The use of a novel deer antler decellularized cartilage-derived matrix scaffold for repair of osteochondral defects

Background The physiologic regenerative capacity of cartilage is severely limited. Current studies on the repair of osteochondral defects (OCDs) have mainly focused on the regeneration of cartilage tissues. The antler cartilage is a unique regenerative cartilage that has the potential for cartilage repair. Methods Antler decellularized cartilage-derived matrix scaffolds (adCDMs) were prepared by combining freezing-thawing and enzymatic degradation. Their DNA, glycosaminoglycans (GAGs), and collagen content were then detected. Biosafety and biocompatibility were evaluated by pyrogen detection, hemolysis analysis, cytotoxicity evaluation, and subcutaneous implantation experiments. adCDMs were implanted into rabbit articular cartilage defects for 2 months to evaluate their therapeutic effects. Results AdCDMs were observed to be rich in collagen and GAGs and devoid of cells. AdCDMs were also determined to have good biosafety and biocompatibility. Both four- and eight-week treatments of OCDs showed a flat and smooth surface of the healing cartilage at the adCDMs filled site. The international cartilage repair society scores (ICRS) of adCDMs were significantly higher than those of controls (porcine dCDMs and normal saline) (p < 0.05).
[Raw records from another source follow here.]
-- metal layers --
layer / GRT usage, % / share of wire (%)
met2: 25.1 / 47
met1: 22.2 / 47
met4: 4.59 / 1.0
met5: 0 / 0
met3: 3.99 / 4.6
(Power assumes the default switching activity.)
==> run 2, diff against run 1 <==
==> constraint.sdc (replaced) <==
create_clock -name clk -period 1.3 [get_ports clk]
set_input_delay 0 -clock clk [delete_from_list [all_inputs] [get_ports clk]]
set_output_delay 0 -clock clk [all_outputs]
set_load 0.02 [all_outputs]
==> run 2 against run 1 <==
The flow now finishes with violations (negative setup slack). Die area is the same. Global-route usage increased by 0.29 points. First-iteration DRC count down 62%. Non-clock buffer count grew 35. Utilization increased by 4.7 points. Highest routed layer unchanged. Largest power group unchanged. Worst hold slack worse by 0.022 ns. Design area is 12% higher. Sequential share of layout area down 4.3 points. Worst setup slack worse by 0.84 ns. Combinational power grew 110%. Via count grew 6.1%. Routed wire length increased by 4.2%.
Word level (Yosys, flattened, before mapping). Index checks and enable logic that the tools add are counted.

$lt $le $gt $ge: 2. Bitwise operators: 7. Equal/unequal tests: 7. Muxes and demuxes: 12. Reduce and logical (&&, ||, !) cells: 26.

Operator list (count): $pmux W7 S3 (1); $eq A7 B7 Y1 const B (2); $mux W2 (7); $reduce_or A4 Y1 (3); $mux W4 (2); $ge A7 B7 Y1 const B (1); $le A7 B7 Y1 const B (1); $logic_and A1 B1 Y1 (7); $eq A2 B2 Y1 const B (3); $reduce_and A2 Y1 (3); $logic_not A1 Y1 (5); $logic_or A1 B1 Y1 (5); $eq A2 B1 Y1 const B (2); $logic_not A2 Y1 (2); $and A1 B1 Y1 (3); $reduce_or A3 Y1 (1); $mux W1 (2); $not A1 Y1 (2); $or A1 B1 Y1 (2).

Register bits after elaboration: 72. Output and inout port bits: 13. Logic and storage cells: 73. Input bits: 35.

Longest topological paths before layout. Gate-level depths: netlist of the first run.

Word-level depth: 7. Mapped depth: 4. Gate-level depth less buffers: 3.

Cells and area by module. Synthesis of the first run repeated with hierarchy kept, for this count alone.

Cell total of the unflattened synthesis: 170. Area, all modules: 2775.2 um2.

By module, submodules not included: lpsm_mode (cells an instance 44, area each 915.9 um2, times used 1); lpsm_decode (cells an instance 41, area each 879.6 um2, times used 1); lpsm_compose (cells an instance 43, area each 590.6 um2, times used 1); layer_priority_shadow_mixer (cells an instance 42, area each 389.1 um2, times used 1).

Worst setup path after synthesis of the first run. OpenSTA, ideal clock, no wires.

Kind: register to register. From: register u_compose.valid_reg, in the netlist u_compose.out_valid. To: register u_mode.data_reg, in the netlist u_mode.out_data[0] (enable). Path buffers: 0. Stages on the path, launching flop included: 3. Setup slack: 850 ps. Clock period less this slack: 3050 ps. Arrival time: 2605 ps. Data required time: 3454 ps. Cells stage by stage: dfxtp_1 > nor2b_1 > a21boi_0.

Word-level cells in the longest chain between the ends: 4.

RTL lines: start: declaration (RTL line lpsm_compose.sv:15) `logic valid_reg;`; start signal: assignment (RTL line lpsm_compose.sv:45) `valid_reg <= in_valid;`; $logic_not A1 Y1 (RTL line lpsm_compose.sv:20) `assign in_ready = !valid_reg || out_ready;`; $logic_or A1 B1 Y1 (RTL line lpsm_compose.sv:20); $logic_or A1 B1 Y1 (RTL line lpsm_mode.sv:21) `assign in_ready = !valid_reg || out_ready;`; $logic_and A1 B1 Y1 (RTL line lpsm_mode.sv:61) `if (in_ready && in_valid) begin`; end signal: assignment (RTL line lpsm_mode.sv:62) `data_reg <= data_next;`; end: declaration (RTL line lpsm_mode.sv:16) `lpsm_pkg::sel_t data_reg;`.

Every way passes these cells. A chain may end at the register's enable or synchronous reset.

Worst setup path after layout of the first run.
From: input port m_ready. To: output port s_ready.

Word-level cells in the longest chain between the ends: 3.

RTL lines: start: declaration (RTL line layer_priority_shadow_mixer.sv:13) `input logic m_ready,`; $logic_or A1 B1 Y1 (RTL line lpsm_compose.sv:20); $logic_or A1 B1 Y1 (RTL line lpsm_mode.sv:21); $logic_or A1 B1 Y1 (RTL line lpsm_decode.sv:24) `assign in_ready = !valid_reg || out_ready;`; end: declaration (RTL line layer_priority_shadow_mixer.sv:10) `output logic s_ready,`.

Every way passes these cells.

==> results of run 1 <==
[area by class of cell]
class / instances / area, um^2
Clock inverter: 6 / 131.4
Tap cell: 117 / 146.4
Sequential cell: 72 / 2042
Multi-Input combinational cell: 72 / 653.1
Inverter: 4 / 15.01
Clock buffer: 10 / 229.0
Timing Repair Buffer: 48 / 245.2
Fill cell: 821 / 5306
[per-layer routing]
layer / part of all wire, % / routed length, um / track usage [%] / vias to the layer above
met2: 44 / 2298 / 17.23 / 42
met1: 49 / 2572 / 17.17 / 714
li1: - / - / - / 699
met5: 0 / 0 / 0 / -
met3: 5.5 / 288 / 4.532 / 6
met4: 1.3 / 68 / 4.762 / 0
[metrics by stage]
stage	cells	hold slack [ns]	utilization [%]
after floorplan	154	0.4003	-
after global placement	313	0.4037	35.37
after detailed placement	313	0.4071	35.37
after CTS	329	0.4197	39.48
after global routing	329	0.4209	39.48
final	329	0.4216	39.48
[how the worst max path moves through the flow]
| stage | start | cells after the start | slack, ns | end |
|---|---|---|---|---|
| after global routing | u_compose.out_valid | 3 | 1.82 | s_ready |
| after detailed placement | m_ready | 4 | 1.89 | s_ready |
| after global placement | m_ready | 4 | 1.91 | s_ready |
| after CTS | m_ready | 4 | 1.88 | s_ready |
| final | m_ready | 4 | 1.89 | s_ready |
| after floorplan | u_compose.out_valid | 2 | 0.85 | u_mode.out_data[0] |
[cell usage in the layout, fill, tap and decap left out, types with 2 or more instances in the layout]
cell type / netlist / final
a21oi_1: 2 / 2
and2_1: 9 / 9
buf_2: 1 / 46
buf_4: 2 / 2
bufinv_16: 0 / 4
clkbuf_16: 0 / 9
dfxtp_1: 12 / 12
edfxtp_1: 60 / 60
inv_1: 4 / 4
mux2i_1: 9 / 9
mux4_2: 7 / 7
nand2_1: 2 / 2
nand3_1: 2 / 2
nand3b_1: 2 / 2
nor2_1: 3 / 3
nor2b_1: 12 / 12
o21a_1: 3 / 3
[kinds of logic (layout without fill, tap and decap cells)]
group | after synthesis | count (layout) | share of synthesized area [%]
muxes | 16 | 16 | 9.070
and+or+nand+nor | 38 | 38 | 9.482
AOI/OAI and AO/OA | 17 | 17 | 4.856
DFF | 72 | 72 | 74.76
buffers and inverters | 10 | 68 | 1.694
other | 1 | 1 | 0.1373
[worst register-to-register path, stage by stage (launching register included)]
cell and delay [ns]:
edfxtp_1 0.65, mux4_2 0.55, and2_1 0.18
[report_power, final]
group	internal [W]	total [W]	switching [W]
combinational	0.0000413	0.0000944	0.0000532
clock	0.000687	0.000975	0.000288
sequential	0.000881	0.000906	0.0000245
File: src/hw/rtl/clfs_pkg.sv
// Shared constants, codes and types for the line follower steering block.
// No dependencies; every other file takes names from here by scope.
package clfs_pkg;

    localparam int SAMPLE_W    = 10;               // width of a sample field on the port
    localparam int SAMPLE_BITS = 10;               // bits of a sample that are used
    localparam int NCH         = 6;
    localparam int CH_W        = $clog2(NCH);
    localparam int LEVEL_W     = 7;
    localparam int LEVEL_MAX   = 100;
    localparam int DUTY_W      = 9;
    localparam int DUTY_TOP    = 256;
    localparam int CORR_W      = DUTY_W + 3;
    localparam int SUM_W       = DUTY_W + 4;

    // Normalizing divider: one quotient bit per step, quotient always below 128
    localparam int DIV_STEPS   = LEVEL_W;
    localparam int STEP_W      = $clog2(DIV_STEPS);
    localparam int N_W         = SAMPLE_BITS + 1;
    localparam int DVD_W       = SAMPLE_BITS + DIV_STEPS;
    localparam int DVS_W       = SAMPLE_BITS + DIV_STEPS - 1;

    localparam logic [SAMPLE_BITS-1:0] SMASK = {SAMPLE_BITS{1'b1}};

    // Function codes
    localparam logic [1:0] FUNC_CLEAR = 2'd0;
    localparam logic [1:0] FUNC_CAL   = 2'd1;
    localparam logic [1:0] FUNC_DRIVE = 2'd2;
    localparam logic [1:0] FUNC_START = 2'd3;

    // Configuration register indexes
    localparam int CFG_IDX_W  = 3;
    localparam int CFG_DATA_W = 9;
    localparam logic [CFG_IDX_W-1:0] CFG_THRESHOLD = 3'd0;
    localparam logic [CFG_IDX_W-1:0] CFG_BASE      = 3'd1;
    localparam logic [CFG_IDX_W-1:0] CFG_OUTER     = 3'd2;
    localparam logic [CFG_IDX_W-1:0] CFG_MIDDLE    = 3'd3;
    localparam logic [CFG_IDX_W-1:0] CFG_INNER     = 3'd4;

    localparam logic [LEVEL_W-1:0] THRESHOLD_RST = 7'd30;
    localparam logic [DUTY_W-1:0]  BASE_RST      = 9'd102;
    localparam logic [DUTY_W-1:0]  OUTER_RST     = 9'd120;
    localparam logic [DUTY_W-1:0]  MIDDLE_RST    = 9'd10;
    localparam logic [DUTY_W-1:0]  INNER_RST     = 9'd3;

    // Channel-4 crosstalk fix, keyed on channel 3
    localparam int XT_REF_CH = 3;
    localparam int XT_FIX_CH = 4;
    localparam logic [LEVEL_W-1:0] XT_HI_LO  = 7'd50;
    localparam logic [LEVEL_W-1:0] XT_HI_HI  = 7'd75;
    localparam logic [LEVEL_W-1:0] XT_HI_VAL = 7'd20;
    localparam logic [LEVEL_W-1:0] XT_LO_LO  = 7'd10;
    localparam logic [LEVEL_W-1:0] XT_LO_HI  = 7'd15;
    localparam logic [LEVEL_W-1:0] XT_LO_VAL = 7'd75;

    typedef logic [NCH-1:0][SAMPLE_BITS-1:0] raw_vec_t;

    typedef struct packed {
        logic            load;
        logic            setup;
        logic            step;
        logic            last;
        logic            fix;
        logic            calc;
        logic            commit;
        logic [CH_W-1:0] ch;
    } cmd_t;

    typedef struct packed {
        logic [1:0] func;
        logic       out_free;
    } sts_t;

endpackage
The repaired tissue in the adCDM group was fibrotic with high collagen, specifically, type II collagen. Conclusions We concluded that adCDMs could achieve excellent cartilage regeneration repair in a rabbit knee OCDs model. Our study stresses the importance and benefits of adCDMs in bone formation and overall anatomical reconstitution, and it provides a novel source for developing cartilage-regenerating repair materials.